А от начальства так ничего и не пришло.
Вышел я тогда из кабинета и санитару главному сказал наоборот: мол, поступило наконец распоряжение — питание людей развернуть прямо на вокзале и сегодня же организовать массовое кормление голодающих.
Объявили народу. И тотчас умолкли крики — словно срезало. И палки с булыжниками куда-то исчезли. Все, кто на вокзале жил, — а были их многие тысячи — выстроились в очередь: без гвалта и драки, встали друг другу в затылок, детей к себе прижали и стоят, послушные.
Очередь та начиналась у первого вагона, где раздаточный стол установили, тянулась вдоль всего поезда через весь вокзал, на задворки, затем изгибалась петлей и обратно на вокзал возвращалась, шла по привокзальной площади и утекала на городские улицы, к кремлю. Конца у нее не было — в хвост постоянно вставали новые люди, которые на слухи о будущем кормлении из города прибегали.

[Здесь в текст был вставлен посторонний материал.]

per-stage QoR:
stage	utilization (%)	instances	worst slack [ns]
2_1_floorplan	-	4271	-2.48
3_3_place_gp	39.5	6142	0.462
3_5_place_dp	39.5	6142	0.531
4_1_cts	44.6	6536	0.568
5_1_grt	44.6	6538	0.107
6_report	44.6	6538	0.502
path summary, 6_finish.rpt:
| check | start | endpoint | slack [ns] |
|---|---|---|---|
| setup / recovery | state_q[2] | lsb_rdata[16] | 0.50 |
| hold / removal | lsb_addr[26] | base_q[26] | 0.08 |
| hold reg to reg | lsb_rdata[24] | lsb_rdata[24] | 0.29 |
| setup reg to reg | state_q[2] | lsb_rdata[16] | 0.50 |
$ cat config.mk
export PLATFORM = sky130hd
export DESIGN_NAME = pending_event_encoder
export DESIGN_NICKNAME = d
export VERILOG_FILES = /design/src/rtl/pending_event_encoder_pkg.sv /design/src/rtl/sync_edge_detect.sv /design/src/rtl/pending_event_encoder.sv
export SDC_FILE = /design/constraint.sdc
export NUM_CORES = 1
export LEC_CHECK = 0
export CELL_PAD_IN_SITES_DETAIL_PLACEMENT = 0
export CELL_PAD_IN_SITES_GLOBAL_PLACEMENT = 1
export CORE_AREA = 2 2 59 61
export CTS_BUF_LIST = sky130_fd_sc_hd__clkbuf_16
export CTS_CLUSTER_SIZE = 40
export DETAILED_ROUTE_END_ITERATION = 12
export DIE_AREA = 0 0 61 63
export PLACE_DENSITY = 0.84
export SLEW_MARGIN = 30
export SYNTH_ARGS = -nofsm -noshare
export SYNTH_HDL_FRONTEND = slang
export SYNTH_SLANG_ARGS = --single-unit
$ cat constraint.sdc
create_clock -name clk -period 2.29 [get_ports clk]
set_clock_uncertainty 0.2 [all_clocks]
set_input_delay 0.458 -clock clk [delete_from_list [all_inputs] [get_ports clk]]
set_output_delay 0.458 -clock clk [all_outputs]
set_load 0.1 [all_outputs]
$ cat src/rtl/pending_event_encoder_pkg.sv
// Shared constants, FSM state type and the priority-select helper
// for the pending event encoder.
package pending_event_encoder_pkg;

    localparam int NUM_LINES = 8;
    localparam int CODE_W    = 3;

    typedef enum logic {
        IDLE    = 1'b0,
        PRESENT = 1'b1
    } state_e;

    // Return the first set bit of vec found by scanning upward from start,
    // wrapping around. The index arithmetic wraps naturally in CODE_W bits.
    function automatic logic [CODE_W-1:0] sel_from(
        input logic [NUM_LINES-1:0] vec,
        input logic [CODE_W-1:0]    start
    );
        logic [CODE_W-1:0] res;
        logic [CODE_W-1:0] idx;
        logic              found;
        res   = '0;
        idx   = '0;
        found = 1'b0;
        for (int i = 0; i < NUM_LINES; i++) begin
            idx = start + CODE_W'(i);
            if (!found && vec[idx]) begin
                res   = idx;
                found = 1'b1;
            end
        end
        return res;
    endfunction

endpackage

$ cat src/rtl/sync_edge_detect.sv
// Input synchronizer (SYNC_STAGES deep, 0 = bypass), previous-value
// register and per-line rising-edge detection for all request lines.
module sync_edge_detect
    import pending_event_encoder_pkg::*;
#(
    parameter int SYNC_STAGES = 2
) (
    input  logic                 clk,
    input  logic                 rst_n,
    input  logic [NUM_LINES-1:0] req_i,
    output logic [NUM_LINES-1:0] rise_o
);

    logic [NUM_LINES-1:0] sync;
    logic [NUM_LINES-1:0] prev_q;
    logic [NUM_LINES-1:0] prev_d;

    generate
        if (SYNC_STAGES == 0) begin : g_bypass
            assign sync = req_i;
        end else begin : g_sync
            logic [SYNC_STAGES-1:0][NUM_LINES-1:0] sync_q;
            logic [SYNC_STAGES-1:0][NUM_LINES-1:0] sync_d;

            // Shift the raw request lines through the synchronizer chain.
            always_comb begin
                sync_d[0] = req_i;
                for (int s = 1; s < SYNC_STAGES; s++) begin
                    sync_d[s] = sync_q[s-1];
                end
            end

            // Synchronizer flops.
            always_ff @(posedge clk or negedge rst_n) begin
                if (!rst_n) sync_q <= '0;
                else        sync_q <= sync_d;
            end

            assign sync = sync_q[SYNC_STAGES-1];
        end
    endgenerate

    // prev clears on reset, so a line held high across reset release
    // yields exactly one rise.
    always_comb begin
        prev_d = sync;
    end

    // Previous-value register for edge detection.
    always_ff @(posedge clk or negedge rst_n) begin
        if (!rst_n) prev_q <= '0;
        else        prev_q <= prev_d;
    end

    assign rise_o = sync & ~prev_q;

endmodule

$ cat src/rtl/pending_event_encoder.sv
// Pending event encoder: latches rising edges of 8 asynchronous request
// lines into a pending register and presents one index at a time over a
// valid/ready handshake. Optional macro ROUND_ROBIN_EN switches the
// selector from fixed lowest-index priority to round-robin.
module pending_event_encoder
    import pending_event_encoder_pkg::*;
#(
    parameter int SYNC_STAGES = 2
) (
    input  logic                 clk,
    input  logic                 rst_n,
    input  logic [NUM_LINES-1:0] req_i,
    output logic [CODE_W-1:0]    code_o,
    output logic                 valid_o,
    input  logic                 ready_i,
    output logic [NUM_LINES-1:0] pending_o,
    output logic                 overflow_o,
    input  logic                 clr_ovf_i
);

    logic [NUM_LINES-1:0] rise;
    logic [NUM_LINES-1:0] clr;
    logic                 accept;
    logic [NUM_LINES-1:0] pending_q, pending_d;
    logic                 ovf_q, ovf_d;
    state_e               state_q, state_d;
    logic [CODE_W-1:0]    code_q, code_d;
    logic [CODE_W-1:0]    sel_start;

    sync_edge_detect #(
        .SYNC_STAGES (SYNC_STAGES)
    ) u_sync (
        .clk    (clk),
        .rst_n  (rst_n),
        .req_i  (req_i),
        .rise_o (rise)
    );

    // Handshake accept and the one-hot clear of the presented line.
    always_comb begin
        accept = (state_q == PRESENT) && ready_i;
        clr    = '0;
        if (accept) clr[code_q] = 1'b1;
    end

    // Pending update; a rise on the line being cleared wins and is not
    // counted as lost. A new loss outranks a same-cycle clear request.
    always_comb begin
        pending_d = (pending_q & ~clr) | rise;
        ovf_d     = (ovf_q & ~clr_ovf_i) | (|(rise & pending_q & ~clr));
    end

`ifdef ROUND_ROBIN_EN
    logic [CODE_W-1:0] ptr_q, ptr_d;

    // Search starts just past the last granted line; pointer moves on accept.
    always_comb begin
        sel_start = ptr_q + CODE_W'(1);
        ptr_d     = accept ? code_q : ptr_q;
    end

    // Round-robin pointer register.
    always_ff @(posedge clk or negedge rst_n) begin
        if (!rst_n) ptr_q <= CODE_W'(NUM_LINES - 1);
        else        ptr_q <= ptr_d;
    end
`else
    // Fixed priority: always search from line 0.
    always_comb begin
        sel_start = '0;
    end
`endif

    // Presentation FSM next-state: code is loaded only on entry to PRESENT.
    always_comb begin
        state_d = state_q;
        code_d  = code_q;
        case (state_q)
            IDLE: begin
                if (pending_q != '0) begin
                    code_d  = sel_from(pending_q, sel_start);
                    state_d = PRESENT;
                end
            end
            PRESENT: begin
                if (ready_i) state_d = IDLE;
            end
            default: state_d = IDLE;
        endcase
    end

    // State, code, pending and overflow registers.
    always_ff @(posedge clk or negedge rst_n) begin
        if (!rst_n) begin
            state_q   <= IDLE;
            code_q    <= '0;
            pending_q <= '0;
            ovf_q     <= 1'b0;
        end else begin
            state_q   <= state_d;
            code_q    <= code_d;
            pending_q <= pending_d;
            ovf_q     <= ovf_d;
        end
    end

    assign code_o     = code_q;
    assign valid_o    = (state_q == PRESENT);
    assign pending_o  = pending_q;
    assign overflow_o = ovf_q;

endmodule

-- Yosys cells after proc, flatten, opt, wreduce, memory -nomap -nowiden
Cells that the tools add are included.
- bits in registers: 37
- latch bits: 0
- RAM bits: 0
- bits in read-only memories: 0
- output and inout port bits: 13
- memories kept: 0
- $add $sub $neg: 0
- multipliers: 0
- divide/modulo/power cells: 0
- order comparisons: 2
- equality and inequality tests: 0
- shift-type cells: 0
- muxes and demuxes: 34
- bitwise gates (word level): 11
- reduce and logical (&&, ||, !) cells: 19
- operators by type and width (kind ; number):
    $and 8x8->8 ; 4
    $mux 1 ; 25
    $mux 3 ; 6
    $not 8->8 ; 2
    $logic_and 1x1->1 ; 9
    $mux 8 ; 1
    $or 8x8->8 ; 1
    $reduce_bool 8->1 ; 1
    $reduce_or 8->1 ; 1
    $logic_not 1->1 ; 7
    $lt 3x4->1 const B ; 1
    $demux 1 s3 ; 1
    $ge 3x1->1 const B ; 1
    $not 1->1 ; 2
    $pmux 1 s2 ; 1
    $reduce_and 2->1 ; 1
    $and 1x1->1 ; 1
    $or 1x1->1 ; 1

-- Logic depth before layout (Yosys ltp)
Gate-level depths: netlist of run 1.
- word-level depth: 36
- depth in mapped cells: 4

-- Hierarchy
A second synthesis of run 1 with hierarchy kept.
- cell total of the unflattened synthesis: 101
- area total of the unflattened synthesis: 1388.8 um^2
- modules (own cells, without submodules) (module ; instances ; cells each ; area an instance (um^2) ; sequential area each (um^2)):
    sync_edge_detect ; 1 ; 32 ; 710.7 ; 600.6
    pending_event_encoder ; 1 ; 69 ; 678.2 ; 325.3

-- Least setup slack after synthesis of run 1
OpenSTA, ideal clock, no wires.
- kind: flip-flop to flip-flop
- start point: reg code_q[2] (netlist: code_o[2])
- end point: reg ovf_q (netlist: overflow_o)
- library setup time: 0.138 ns
- arrival time: 2.247 ns
- data required time: 1.952 ns
- path slack: -0.296 ns
- stages on the path, launching flop included: 5
- buffers on the path: 0
- clock period less this slack: 2.586 ns
- cells stage by stage: dfrtp_1 > inv_1 > or3_1 > a41o_1 > or4_1
- cells in the longest elaborated chain, start to end: 9
- elaborated cells on any way between the ends: 10
- those cells by class: 2 x order compare; 3 x mux; 3 x bitwise; 2 x reduce/logical
- RTL lines (element ; RTL line ; RTL):
    start, declared ; pending_event_encoder.sv:27 ; logic [CODE_W-1:0] code_q, code_d;
    start signal, assigned ; pending_event_encoder.sv:101 ; code_q <= code_d;
    $lt 3x4->1 (not written as such) or $ge 3x1->1 (tied branches) ; pending_event_encoder.sv:43 ; if (accept) clr[code_q] = 1'b1;
    $logic_and 1x1->1 (not written as such) ; pending_event_encoder.sv:43 ;
    $mux 1 (not written as such) ; pending_event_encoder.sv:43 ;
    $demux 1 s3 (*) ; pending_event_encoder.sv:43 ;
    $mux 8 (*) ; pending_event_encoder.sv:43 ;
    $not 8->8 (*) ; pending_event_encoder.sv:50 ; ovf_d = (ovf_q & ~clr_ovf_i) | (|(rise & pending_q & ~clr));
    $and 8x8->8 (*) ; pending_event_encoder.sv:50 ;
    $reduce_or 8->1 (*) ; pending_event_encoder.sv:50 ;
    $or 1x1->1 (*) ; pending_event_encoder.sv:50 ;
    via ovf_d ; pending_event_encoder.sv:25 ; logic ovf_q, ovf_d;
    end signal, assigned ; pending_event_encoder.sv:103 ; ovf_q <= ovf_d;
    end, declared ; pending_event_encoder.sv:25 ;
Mark *: on every way through the listed nets, which the timed path passes. The rest lies on a longest branch.
A chain may end at the register's enable or synchronous reset.

-- Worst setup path after layout of run 1
- start point: in ready_i
- end point: reg ovf_q (netlist: overflow_o)
- cells in the longest elaborated chain, start to end: 6
- RTL lines (element ; RTL line ; RTL):
    start, declared ; pending_event_encoder.sv:15 ; input logic ready_i,
    $logic_and 1x1->1 ; pending_event_encoder.sv:41 ; accept = (state_q == PRESENT) && ready_i;
    $mux 8 ; pending_event_encoder.sv:43 ;
    $not 8->8 ; pending_event_encoder.sv:50 ;
    $and 8x8->8 ; pending_event_encoder.sv:50 ;
    $reduce_or 8->1 ; pending_event_encoder.sv:50 ;
    $or 1x1->1 ; pending_event_encoder.sv:50 ;
    via ovf_d ; pending_event_encoder.sv:25 ;
The timed path passes the listed nets, and every way through them passes these cells.

==> results of run 1 <==
-- path summary, 6_finish.rpt --
| kind | slack (ns) | from | endpoint |
|---|---|---|---|
| hold reg to reg | 0.15 | u_sync.g_sync.sync_d[12] | u_sync.prev_d[4] |
| setup / recovery | 0.04 | ready_i | overflow_o |
| hold / removal | 0.15 | u_sync.g_sync.sync_d[12] | u_sync.prev_d[4] |
| min in group asynchronous | 0.40 | rst_n | u_sync.prev_q[6] |
| max in group asynchronous | 1.14 | rst_n | valid_o |
| setup reg to reg | 0.21 | code_o[2] | overflow_o |
-- synth_stat cells --
cell type,number
o32a_1,1
a22o_1,1
nand2_1,7
dfrtp_1,37
nand2_2,1
nor2_1,2
mux2_2,1
nor3_1,1
nor2b_1,2
o221ai_1,1
o31ai_1,3
mux2i_1,1
or4_1,2
nor3_2,1
or3_1,1
o311ai_0,1
or3b_1,1
o22ai_1,2
o21ai_0,3
inv_1,3
a211oi_1,1
and3b_2,1
nand2b_1,9
o21ai_1,1
a21oi_1,3
a41o_1,1
nand3b_1,1
-- layer usage --
metal	up-vias	GRT usage	part of all wire
met5	-	0	0
met4	0	0.0571	0.0048
met3	2	0.0621	0.076
met2	36	0.200	0.50
met1	404	0.169	0.42
li1	395	-	-
-- layout make-up --
class	count	area [um^2]	area share
Clock buffer	5	125	0.0704
Clock inverter	3	65.1	0.0366
Inverter	3	11.3	0.00633
Multi-Input combinational cell	49	317	0.178
Sequential cell	37	935	0.526
Tap cell	46	57.6	0.0324
Timing Repair Buffer	32	268	0.151
-- kinds of logic after synthesis --
logic type	count (synthesis)	share of synthesized area
buffers and inverters	3	0.00898
DFF	37	0.739
AOI/OAI and AO/OA	18	0.0988
and+or+nand+nor	29	0.137
muxes	2	0.0170
-- critical path, delay by kind of cell --
| family | cells | cell delay [ns] |
|---|---|---|
| AOI/OAI and AO/OA | 1 | 0.24 |
| and+or+nand+nor | 3 | 0.99 |
| buffers and inverters | 1 | 0.50 |
-- power by group through the flow --
stage	clock, mW	combinational, mW	sequential [mW]
after floorplan	0	0.0682	0.953
after global placement	0	0.398	0.761
after detailed placement	0	0.401	0.764
after CTS	0.879	0.406	0.753
after global routing	0.919	0.424	0.759
final	0.860	0.403	0.752
-- state kept, by name, indices dropped and copies added, names as in the netlist --
register,count
u_sync.g_sync.sync_d,8
u_sync.prev_d,8
u_sync.prev_q,8
code_o,3
valid_o,1
pending_o,8
overflow_o,1
-- per-stage QoR --
step	power [mW]	TNS, ns	setup WS (ns)	hold WS (ns)	utilization
floorplan	1.02	0	0.0132	-0.0376	-
global placement	1.16	-0.195	-0.195	0.132	0.491
detailed placement	1.16	-0.212	-0.212	0.138	0.491
CTS	2.04	0	0.0557	0.150	0.550
global route	2.10	0	0.0312	0.155	0.550
finish	2.01	0	0.0412	0.148	0.550
==> reports/qor.yml, run 1 <==
power:
  peakVddDrop_v: 0.000550
  p_leak_nw: 0.757
  swShare: 0.282
  power.switching_mw: 0.569
  power_density_nw_per_um2: 1130
  p_int_mw: 1.45
  power_frac_seq: 0.373
  power.share.combinational: 0.200
  p_clk_frac: 0.427
global_route:
  grt_first_pass_wirelength_um: 3740
  grt_usage: 0.136
  grt_pass1_vias: 804
  grt_max_degree: 38
  grt_remaining_overflow: 0
  antenna_found_initial: 0
placement:
  port_buffers: 24
  dp_hpwl_um: 1560
  placed_area_um2: 1590
  gp_congestion: 0.843
  placedCellCount: 167
drt:
  drc: 0
  vias: 837
  antenna_left: 0
  totalWireLength_um: 2280
  vias_per_cell: 4.78
  wire_per_inst_um: 13.0
  initialDrtViolationCount: 48
  drt-pass1-iter-count: 4
floorplanning:
  die_area_um2: 3840
  num_rows: 21
  ios: 25
  start_util: 0.388
  core_area_um2: 3230
  die_h_um: 63
  die_w_um: 61
clock_network:
  path_clk_slew_ns: 0.05
  cts_buffer_depth: 2
  cts-buffers-inserted: 5
  postCtsSetupBuffers: 0
  insertion_delay_ns: 0.27
  cts_resized: 0
  root_buffer: "clkbuf_16"
  cts-htree-levels: 2
  ctsHoldBuffers: 0
  cts_tree: "yes"
  clkSinkCount: 37
synthesis:
  syn_avg_cell_area_um2: 14.1
  synth_cells: 89
  yosys_register_bits: 37
  syn-cell-area_um2: 1250
  synth_top_area_share: 0.739
  netlist-cell-type-count: 27
  yosysTopAreaCell: "dfrtp_1"
  synth.area.top_cells: "dfrtp_1 74%, nand2b_1 4.5%, nand2_1 2.1%, o31ai_1 1.8%, a21oi_1 1.2%"
  yosysSeqAreaShare: 0.739
  synth_nets: 101
  synth_warnings: 0
timing:
  finalHoldViolCount: 0
  grt_setup_unrepaired: "no"
  drv_slew: 0
  fin_crit_sh: 0.982
  finalSetupViolCount: 0
  slew_headroom: 0.706
  tightest_slew_ns: 0.442
  timing.final.crit_period_ns: 2.25
  fmax_mhz: 445
final_layout:
  drive_above_1_share: 0.310
  layout_common_cells: "30 x dfrtp_1, 21 x buf_4, 11 x clkdlybuf4s50_1"
  fillers: 290
  fin_area_um2: 1780
  instances_no_fill: 175
  final_common_cell: "dfrtp_1"
  diodes: 0
  areaGrowthSynthToFinish_pct: 41.8
  nets: 140
min_path:
  hold_path_class: "reg -> reg"
  hold-path-cell-count: 0
critical_path:
  path_class: "in -> reg"
  cp.arrival_ns: 2.19
  reg2reg_depth: 4
  critPathSlowestCell: "or4_1"
  end_kind: "register"
  crit_chain: "clkdlybuf4s50_1, nand2b_1, or3_1, a41o_1, or4_1"
  cp_max_fo: 3
  worst_path_largest_cell_delay_ns: 0.52
  cp-start-kind: "input pin"
  crit_required_ns: 2.23
run_status:
  status: "finished clean"
flow_run:
  drv_cap: 0
(Power assumes the default switching activity.)
==> run 2: changes to the inputs <==
--- a/config.mk
+++ b/config.mk
@@ -9,6 +9,7 @@
 export CELL_PAD_IN_SITES_GLOBAL_PLACEMENT = 1
 export CORE_AREA = 2 2 59 61
 export CTS_BUF_LIST = sky130_fd_sc_hd__clkbuf_16
+export CTS_CLUSTER_DIAMETER = 80
 export CTS_CLUSTER_SIZE = 40
 export DETAILED_ROUTE_END_ITERATION = 12
 export DIE_AREA = 0 0 61 63
==> results of run 2 <==
The final DEF is identical to that of run 1; final timing and power are the same.
[src/rtl/mdu_hilo.sv]
// EX-stage multiply/divide unit: HI/LO registers, single-cycle multiplier, iterative divider,
// and the HI/LO stall and read mux.
module mdu_hilo
  import mdu_hilo_pkg::*;
(
  input  logic       clk,
  input  logic       resetn,
  mdu_hilo_if.slave  bus
);

  logic [WIDTH-1:0]   hi_q, hi_d, lo_q, lo_d;
  logic [WIDTH-1:0]   div_quot, div_rem;
  logic [2*WIDTH-1:0] mul_a, mul_b, product;
  logic               accept, has_div, has_mult, has_mthl, hilo_op;
  logic               do_div, do_mult, do_mthl, mul_signed;
  logic               div_busy, div_done;
  div_req_t           div_req;

  assign has_div  = bus.DIV[DIV_S_BIT]   | bus.DIV[DIV_U_BIT];
  assign has_mult = bus.MULT[MULT_S_BIT] | bus.MULT[MULT_U_BIT];
  assign has_mthl = bus.MTHL[MTHL_HI_BIT] | bus.MTHL[MTHL_LO_BIT];
  assign hilo_op  = has_div | has_mult | has_mthl
                  | bus.MFHL[MFHL_HI_BIT] | bus.MFHL[MFHL_LO_BIT];

  // Priority DIV > MULT > MTHL if the decoder ever presents more than one
  assign accept  = bus.in_valid & ~bus.cancel & ~div_busy;
  assign do_div  = accept & has_div;
  assign do_mult = accept & ~has_div & has_mult;
  assign do_mthl = accept & ~has_div & ~has_mult & has_mthl;

  assign div_req.is_signed = bus.DIV[DIV_S_BIT] & ~bus.DIV[DIV_U_BIT];
  assign div_req.dividend  = bus.src_a;
  assign div_req.divisor   = bus.src_b;

  mdu_hilo_div_iter_core u_div_iter_core (
    .clk      (clk),
    .rst_n    (resetn),
    .start_i  (do_div),
    .cancel_i (bus.cancel),
    .req_i    (div_req),
    .busy_o   (div_busy),
    .done_o   (div_done),
    .quot_o   (div_quot),
    .rem_o    (div_rem)
  );

  // Sign- or zero-extend to 64 bits; the low 64 bits of the product are exact either way
  assign mul_signed = bus.MULT[MULT_S_BIT] & ~bus.MULT[MULT_U_BIT];
  assign mul_a      = {{WIDTH{mul_signed & bus.src_a[WIDTH-1]}}, bus.src_a};
  assign mul_b      = {{WIDTH{mul_signed & bus.src_b[WIDTH-1]}}, bus.src_b};
  assign product    = mul_a * mul_b;

  always_comb begin
    hi_d = hi_q;
    lo_d = lo_q;
    if (div_done) begin
      lo_d = div_quot;
      hi_d = div_rem;
    end else if (do_mult) begin
      {hi_d, lo_d} = product;
    end else if (do_mthl) begin
      if (bus.MTHL[MTHL_HI_BIT]) hi_d = bus.src_a;
      if (bus.MTHL[MTHL_LO_BIT]) lo_d = bus.src_a;
    end
  end

  always_ff @(posedge clk or negedge resetn) begin
    if (!resetn) begin
      hi_q <= '0;
      lo_q <= '0;
    end else begin
      hi_q <= hi_d;
      lo_q <= lo_d;
    end
  end

  assign bus.busy       = div_busy;
  assign bus.stall      = div_busy & bus.in_valid & hilo_op;
  assign bus.hilo_rdata = bus.MFHL[MFHL_HI_BIT] ? hi_q : lo_q;

endmodule
[src/flat_wrapper.sv]
// flat-port wrapper written by rule: the top's interface ports become plain ports
module mdu_hilo_flat import mdu_hilo_pkg::*;
  (clk, resetn, bus_in_valid, bus_cancel, bus_MULT, bus_DIV, bus_MFHL, bus_MTHL, bus_src_a, bus_src_b, bus_hilo_rdata, bus_busy, bus_stall);
  mdu_hilo_if bus_i ();
  input  logic clk;
  input  logic resetn;
  input wire logic [$bits(bus_i.in_valid)-1:0] bus_in_valid;
  input wire logic [$bits(bus_i.cancel)-1:0] bus_cancel;
  input wire logic [$bits(bus_i.MULT)-1:0] bus_MULT;
  input wire logic [$bits(bus_i.DIV)-1:0] bus_DIV;
  input wire logic [$bits(bus_i.MFHL)-1:0] bus_MFHL;
  input wire logic [$bits(bus_i.MTHL)-1:0] bus_MTHL;
  input wire logic [$bits(bus_i.src_a)-1:0] bus_src_a;
  input wire logic [$bits(bus_i.src_b)-1:0] bus_src_b;
  output wire logic [$bits(bus_i.hilo_rdata)-1:0] bus_hilo_rdata;
  output wire logic [$bits(bus_i.busy)-1:0] bus_busy;
  output wire logic [$bits(bus_i.stall)-1:0] bus_stall;
  assign bus_i.in_valid = bus_in_valid;
  assign bus_i.cancel = bus_cancel;
  assign bus_i.MULT = bus_MULT;
  assign bus_i.DIV = bus_DIV;
  assign bus_i.MFHL = bus_MFHL;
  assign bus_i.MTHL = bus_MTHL;
  assign bus_i.src_a = bus_src_a;
  assign bus_i.src_b = bus_src_b;
  assign bus_hilo_rdata = bus_i.hilo_rdata;
  assign bus_busy = bus_i.busy;
  assign bus_stall = bus_i.stall;
  mdu_hilo u_core (.clk(clk), .resetn(resetn), .bus(bus_i));
endmodule
[config.mk]
export PLATFORM = sky130hd
export DESIGN_NAME = mdu_hilo_flat
export DESIGN_NICKNAME = d
export VERILOG_FILES = /design/src/rtl/mdu_hilo_pkg.sv /design/src/rtl/mdu_hilo_if.sv /design/src/rtl/mdu_hilo_div_iter_core.sv /design/src/rtl/mdu_hilo.sv /design/src/flat_wrapper.sv
export SDC_FILE = /design/constraint.sdc
export NUM_CORES = 2
export LEC_CHECK = 0
export CAP_MARGIN = 20
export CORE_MARGIN = 2
export CORE_UTILIZATION = 60
export DETAILED_ROUTE_END_ITERATION = 8
export PLACE_DENSITY = 0.83
export SYNTH_ARGS = -nofsm -noshare
export SYNTH_HDL_FRONTEND = slang
export SYNTH_HIERARCHICAL = 1
export SYNTH_SLANG_ARGS = --single-unit
[constraint.sdc]
create_clock -name clk -period 5.6 [get_ports clk]
set_clock_uncertainty 0.05 [all_clocks]
set_input_delay 0.56 -clock clk [delete_from_list [all_inputs] [get_ports clk]]
set_output_delay 0.56 -clock clk [all_outputs]
set_load 0.1 [all_outputs]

Санитарочки метались по путям: таскали воду, дрова, посуду с местного питательного пункта. Из привезенного гороха варили в эшелоне похлебку — с солью, маслом и сахаром. Дух стоял такой, что у меня голова кружилась. Про очередь и не говорю, едва перрон слюной не залили.
Два часа кашеварили — и два часа люди стояли, как в землю вросли. Дед, они даже не разговаривали меж собой — стояли и покорно ждали, пока их накормят. Некоторые молились. И куда весь гнев испарился? Я боялся одного: что за эти два часа доползут слухи до горсовета, и набегут на вокзал начальники, трапезе помешают; и уж тогда заварушка начнется — никому мало не покажется… Не набежали и не помешали.
И вот — готова похлебка. Побольше будем порции делать или поменьше, спрашивает главный санитар. А мне уже все едино, за произвол-то по-любому отвечать. Побольше, говорю. Самые большие порции, какие в тарелку влезают.
Так и кормили людей — полными мисками. Детям, кто ниже раздаточного стола, давали полпорции, а кто дорос или выше — по полной. Ложек ни у кого не было, и пили суп через край, прихлебывая. Миски вылизывали за собой так, что мыть не приходилось.
Пока один бак раздавали, на плите уже булькал следующий — и так один за другим, до темноты. А как стемнело, я велел фонари на перроне зажечь (обычно-то обходились без света, керосин берегли) — и дальше пошла кормежка, до самого рассвета. К утру очередь не уменьшилась, но санитарок в эшелоне было много — первая смена ушла отдыхать, вторая подменила.
Я не спал той ночью и спать не хотел. И даже супа того не хотел, дед. Просто ходил вдоль выстроившихся к раздаче людей и смотрел на них — впервые за тот август смотрел им в глаза без тоски и злобы, словно занозу из меня вытащили. Мне хотелось их всех обнять — всех, до последнего лежачего на телеге. Какой-то старик встал передо мной на колени, а какая-то баба кинулась целовать мои башмаки — я даже не рассердился на них, веришь? В ту ночь не мог сердиться.